In recent years, Beijing has taken a number of measures to curtail the outside world’s access to information about Chinese companies.

Last year, citing concerns about potential privacy violations, the Chinese Communist Party forced several firms to give up their listings on U.S.-based stock exchanges, and blocked the efforts of others to list in the U.S.

At the same time, the Communist Party has, at times, seemed willing to cooperate with Western regulators. Last year, Beijing struck a deal that provided U.S. regulators with data on Chinese firms, eliminating the possibility that several would have been forced off of U.S. stock exchanges.

Report comes amid tension

The Bloomberg report was published at a low point in relations between the U.S. and China. Early this month, the U.S. shot down a suspected Chinese spy balloon after it traversed most of the continental U.S. The presence of the balloon led Secretary of State Antony Blinken to cancel a trip to China that was seen as the beginning of an effort to restore dialogue.
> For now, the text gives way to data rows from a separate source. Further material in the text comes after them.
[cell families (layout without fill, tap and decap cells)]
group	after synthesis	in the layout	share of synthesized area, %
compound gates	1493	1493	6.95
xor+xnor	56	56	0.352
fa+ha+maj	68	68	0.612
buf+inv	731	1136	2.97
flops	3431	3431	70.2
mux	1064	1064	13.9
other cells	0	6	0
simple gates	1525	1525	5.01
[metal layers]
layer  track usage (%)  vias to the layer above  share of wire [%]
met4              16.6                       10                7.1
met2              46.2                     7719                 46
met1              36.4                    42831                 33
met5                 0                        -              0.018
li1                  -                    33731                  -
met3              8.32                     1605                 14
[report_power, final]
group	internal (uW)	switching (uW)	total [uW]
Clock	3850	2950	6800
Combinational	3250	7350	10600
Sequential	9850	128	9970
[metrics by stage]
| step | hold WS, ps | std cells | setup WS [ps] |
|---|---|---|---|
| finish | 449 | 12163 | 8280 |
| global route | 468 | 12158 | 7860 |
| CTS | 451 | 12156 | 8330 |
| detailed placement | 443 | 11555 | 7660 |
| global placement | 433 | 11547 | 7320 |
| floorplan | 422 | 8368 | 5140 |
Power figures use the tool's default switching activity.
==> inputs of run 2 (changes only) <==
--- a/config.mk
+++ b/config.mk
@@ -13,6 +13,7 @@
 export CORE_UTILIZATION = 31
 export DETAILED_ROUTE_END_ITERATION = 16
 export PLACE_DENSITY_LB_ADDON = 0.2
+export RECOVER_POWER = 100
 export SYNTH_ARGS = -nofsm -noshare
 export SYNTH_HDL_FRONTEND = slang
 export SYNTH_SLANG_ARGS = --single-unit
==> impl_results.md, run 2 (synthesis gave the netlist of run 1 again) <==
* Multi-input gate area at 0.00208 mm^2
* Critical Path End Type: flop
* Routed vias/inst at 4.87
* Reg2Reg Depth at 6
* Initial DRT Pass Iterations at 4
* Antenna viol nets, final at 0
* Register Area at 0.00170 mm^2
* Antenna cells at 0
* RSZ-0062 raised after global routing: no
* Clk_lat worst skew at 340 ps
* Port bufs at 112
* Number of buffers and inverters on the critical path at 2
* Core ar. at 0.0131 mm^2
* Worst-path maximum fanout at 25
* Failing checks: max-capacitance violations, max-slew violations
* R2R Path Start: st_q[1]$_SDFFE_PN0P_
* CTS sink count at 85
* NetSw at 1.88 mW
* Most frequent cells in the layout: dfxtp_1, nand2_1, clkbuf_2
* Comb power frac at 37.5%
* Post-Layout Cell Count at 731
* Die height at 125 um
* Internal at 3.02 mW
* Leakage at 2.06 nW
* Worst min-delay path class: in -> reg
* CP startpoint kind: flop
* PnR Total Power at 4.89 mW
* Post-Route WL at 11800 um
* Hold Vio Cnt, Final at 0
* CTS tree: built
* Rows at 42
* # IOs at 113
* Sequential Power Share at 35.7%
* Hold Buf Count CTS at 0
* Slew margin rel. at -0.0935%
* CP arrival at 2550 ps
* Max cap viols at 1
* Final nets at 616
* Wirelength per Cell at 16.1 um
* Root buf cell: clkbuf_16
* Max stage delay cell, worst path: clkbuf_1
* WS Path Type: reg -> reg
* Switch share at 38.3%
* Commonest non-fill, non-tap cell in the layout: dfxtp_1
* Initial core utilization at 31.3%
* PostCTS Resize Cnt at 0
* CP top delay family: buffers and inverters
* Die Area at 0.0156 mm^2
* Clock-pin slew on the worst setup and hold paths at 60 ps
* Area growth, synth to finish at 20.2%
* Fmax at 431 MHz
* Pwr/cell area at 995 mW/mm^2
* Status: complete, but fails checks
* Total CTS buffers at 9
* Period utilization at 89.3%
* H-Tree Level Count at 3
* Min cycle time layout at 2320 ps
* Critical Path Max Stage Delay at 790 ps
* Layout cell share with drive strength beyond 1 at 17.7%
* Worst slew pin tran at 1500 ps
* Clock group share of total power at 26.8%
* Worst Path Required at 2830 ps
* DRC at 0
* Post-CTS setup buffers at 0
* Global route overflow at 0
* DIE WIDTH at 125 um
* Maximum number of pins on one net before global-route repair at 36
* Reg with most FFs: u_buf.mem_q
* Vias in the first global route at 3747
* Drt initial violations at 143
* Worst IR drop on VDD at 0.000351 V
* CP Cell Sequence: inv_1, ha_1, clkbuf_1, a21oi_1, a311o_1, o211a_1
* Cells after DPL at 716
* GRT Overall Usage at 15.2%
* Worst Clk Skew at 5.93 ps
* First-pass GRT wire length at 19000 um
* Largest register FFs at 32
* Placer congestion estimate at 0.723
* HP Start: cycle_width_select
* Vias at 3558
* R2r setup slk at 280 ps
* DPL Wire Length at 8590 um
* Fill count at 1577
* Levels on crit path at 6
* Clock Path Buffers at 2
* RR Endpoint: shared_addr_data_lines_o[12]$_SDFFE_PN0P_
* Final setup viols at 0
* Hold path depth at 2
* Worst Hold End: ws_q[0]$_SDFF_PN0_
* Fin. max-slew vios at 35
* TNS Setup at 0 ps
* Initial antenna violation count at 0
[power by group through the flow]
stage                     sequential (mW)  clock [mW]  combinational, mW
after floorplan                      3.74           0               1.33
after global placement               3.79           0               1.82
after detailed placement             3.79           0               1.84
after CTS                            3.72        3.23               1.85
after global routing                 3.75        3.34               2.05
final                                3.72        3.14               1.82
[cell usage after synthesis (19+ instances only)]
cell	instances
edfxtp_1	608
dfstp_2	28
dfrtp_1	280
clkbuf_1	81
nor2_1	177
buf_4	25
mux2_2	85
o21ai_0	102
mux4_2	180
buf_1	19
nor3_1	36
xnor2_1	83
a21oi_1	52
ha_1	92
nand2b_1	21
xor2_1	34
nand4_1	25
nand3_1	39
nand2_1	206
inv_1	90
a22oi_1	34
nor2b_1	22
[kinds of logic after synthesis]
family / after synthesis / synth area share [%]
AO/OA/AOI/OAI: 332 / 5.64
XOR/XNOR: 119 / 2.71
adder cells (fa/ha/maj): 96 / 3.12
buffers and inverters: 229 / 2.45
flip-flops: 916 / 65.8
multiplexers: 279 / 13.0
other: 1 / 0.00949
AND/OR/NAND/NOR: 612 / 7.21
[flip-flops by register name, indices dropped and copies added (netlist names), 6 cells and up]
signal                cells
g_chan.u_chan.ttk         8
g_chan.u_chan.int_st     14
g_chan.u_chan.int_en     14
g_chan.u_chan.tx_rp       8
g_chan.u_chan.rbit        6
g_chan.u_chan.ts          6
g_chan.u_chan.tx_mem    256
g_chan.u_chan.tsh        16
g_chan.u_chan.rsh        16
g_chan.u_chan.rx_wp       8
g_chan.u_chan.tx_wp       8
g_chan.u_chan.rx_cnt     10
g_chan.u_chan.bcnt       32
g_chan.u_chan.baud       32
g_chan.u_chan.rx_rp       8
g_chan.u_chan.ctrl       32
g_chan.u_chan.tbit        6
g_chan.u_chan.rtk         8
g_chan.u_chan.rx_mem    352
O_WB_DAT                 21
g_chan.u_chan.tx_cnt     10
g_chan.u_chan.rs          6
$ cat config.mk
export PLATFORM = sky130hd
export DESIGN_NAME = ccte_channel
export DESIGN_NICKNAME = d
export VERILOG_FILES = /design/src/verilog/ccte_channel.v
export VERILOG_INCLUDE_DIRS = /design/src /design/src/inc
export SDC_FILE = /design/constraint.sdc
export NUM_CORES = 1
export LEC_CHECK = 0
export BUFFER_PORTS_ARGS = -buffer_cell sky130_fd_sc_hd__buf_4
export CORE_ASPECT_RATIO = 0.5
export CORE_MARGIN = 5
export CORE_UTILIZATION = 60
export CTS_BUF_LIST = sky130_fd_sc_hd__clkbuf_8
export DETAILED_ROUTE_END_ITERATION = 8
export GPL_ROUTABILITY_DRIVEN = 0
export PLACE_DENSITY = 0.81
export SETUP_SLACK_MARGIN = 0.5
export SLEW_MARGIN = 20
export SYNTH_ARGS = -nofsm -noshare
export SYNTH_HDL_FRONTEND = slang
export SYNTH_SLANG_ARGS = --single-unit
$ cat constraint.sdc
create_clock -name pclk -period 12.5 [get_ports pclk]
set_input_delay 1.25 -clock pclk [delete_from_list [all_inputs] [get_ports pclk]]
set_output_delay 1.25 -clock pclk [all_outputs]
set_load 0.03 [all_outputs]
Since then, U.S. and Chinese officials have had conversations at international gatherings, but those interactions were marked by U.S. warnings that China should avoid providing arms to Russia to support its invasion of Ukraine or risk serious consequences.
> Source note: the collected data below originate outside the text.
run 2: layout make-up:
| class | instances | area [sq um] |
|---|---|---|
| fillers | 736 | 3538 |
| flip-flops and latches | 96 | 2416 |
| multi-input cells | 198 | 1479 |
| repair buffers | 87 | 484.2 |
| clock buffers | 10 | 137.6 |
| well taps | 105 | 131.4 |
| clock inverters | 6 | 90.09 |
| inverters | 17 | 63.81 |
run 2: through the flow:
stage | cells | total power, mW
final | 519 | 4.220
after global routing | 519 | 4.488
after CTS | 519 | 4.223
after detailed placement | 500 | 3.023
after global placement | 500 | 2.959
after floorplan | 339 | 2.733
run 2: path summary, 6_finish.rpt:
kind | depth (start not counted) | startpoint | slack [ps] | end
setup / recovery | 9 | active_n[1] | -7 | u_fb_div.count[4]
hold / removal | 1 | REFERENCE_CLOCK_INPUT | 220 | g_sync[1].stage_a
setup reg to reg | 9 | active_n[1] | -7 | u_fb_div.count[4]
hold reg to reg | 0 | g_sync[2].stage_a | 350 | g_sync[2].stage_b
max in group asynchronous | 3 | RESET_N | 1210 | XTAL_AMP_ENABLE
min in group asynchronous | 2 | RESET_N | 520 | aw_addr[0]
Photo Credit: Getty Images

Russian President Vladimir Putin meets with China’s Director of the Office of the Central Foreign Affairs Commission Wang Yi at the Kremlin in Moscow on February 22, 2023.

The House of Representatives Select Committee on the Chinese Communist Party was scheduled on Tuesday evening to hold a prime-time hearing entitled “The Chinese Communist Party’s Threat to America.” The hearing is expected to be the first in a long series of high-profile public forums in which members of Congress dig into perceived threats from China.

Data security concerns

Also on Tuesday, media reports revealed that the White House Office of Management and Budget had given all federal agencies 30 days to ensure that the Chinese social media app TikTok is removed from all electronic devices owned by the federal government.
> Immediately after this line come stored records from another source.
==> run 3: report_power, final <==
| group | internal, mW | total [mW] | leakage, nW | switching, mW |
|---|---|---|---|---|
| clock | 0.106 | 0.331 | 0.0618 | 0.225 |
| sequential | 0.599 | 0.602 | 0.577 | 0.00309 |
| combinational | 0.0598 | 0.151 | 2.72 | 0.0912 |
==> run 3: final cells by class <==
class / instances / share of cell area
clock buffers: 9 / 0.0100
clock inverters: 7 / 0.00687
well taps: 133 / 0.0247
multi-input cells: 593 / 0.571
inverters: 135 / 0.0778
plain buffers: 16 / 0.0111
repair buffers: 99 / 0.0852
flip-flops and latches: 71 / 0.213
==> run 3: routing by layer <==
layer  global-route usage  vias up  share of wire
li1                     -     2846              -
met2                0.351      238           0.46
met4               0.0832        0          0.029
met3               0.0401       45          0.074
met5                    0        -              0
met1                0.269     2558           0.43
As minor as it might seem on its face, the TikTok ban is actually a mirror image of some of the concerns driving China’s suspicion of Western auditing firms. The concern on the part of the White House is that ByteDance, the firm that owns TikTok, is collecting personal information about the app’s users, and making it available to the Chinese government.

U.S. officials frequently point to a Chinese law that obligates companies to assist state intelligence services in their investigations.

Experts dubious

Some experts told VOA they were not convinced of the validity of the Chinese government’s fears about data security, especially because Western accounting firms are legally bound to protect the privacy of client data that is not part of publicly released reports.

“It’s an excuse. No other government or country has this problem,” said James Lewis, director of the Strategic Technologies Program at the Center for Strategic and International Studies in Washington. “Beijing is paranoid about controlling the economic narrative and worries that the audits might give access to information about the problems of the SOEs that they regard as sensitive.”

Lewis added in an interview, “This is another part of China’s decision to separate itself from the global market and force other countries to accept China’s rules.”

Impact on business may be small

Derek Scissors, a senior fellow at the American Enterprise Institute, told VOA that if the Bloomberg report is correct, and the Chinese government’s request went to state-owned enterprises only, the impact on foreign investment in Chinese firms might not be significant.

“Most foreign investment does not involve state-owned enterprises,” Scissors said. “If this is the only step taken, it will not have a big effect. If other firms are urged to drop foreign auditors, that could frighten investors.”

Scissors also said that the request would not necessarily cut off Chinese state firms from overseas listings.

“They can use foreign auditors just for [initial public offerings] if they ever want to list units overseas,” he said.

Rong Shi of VOA’s Mandarin Service contributed to this report.

The News Lens has been authorized to publish this article from Voice of America.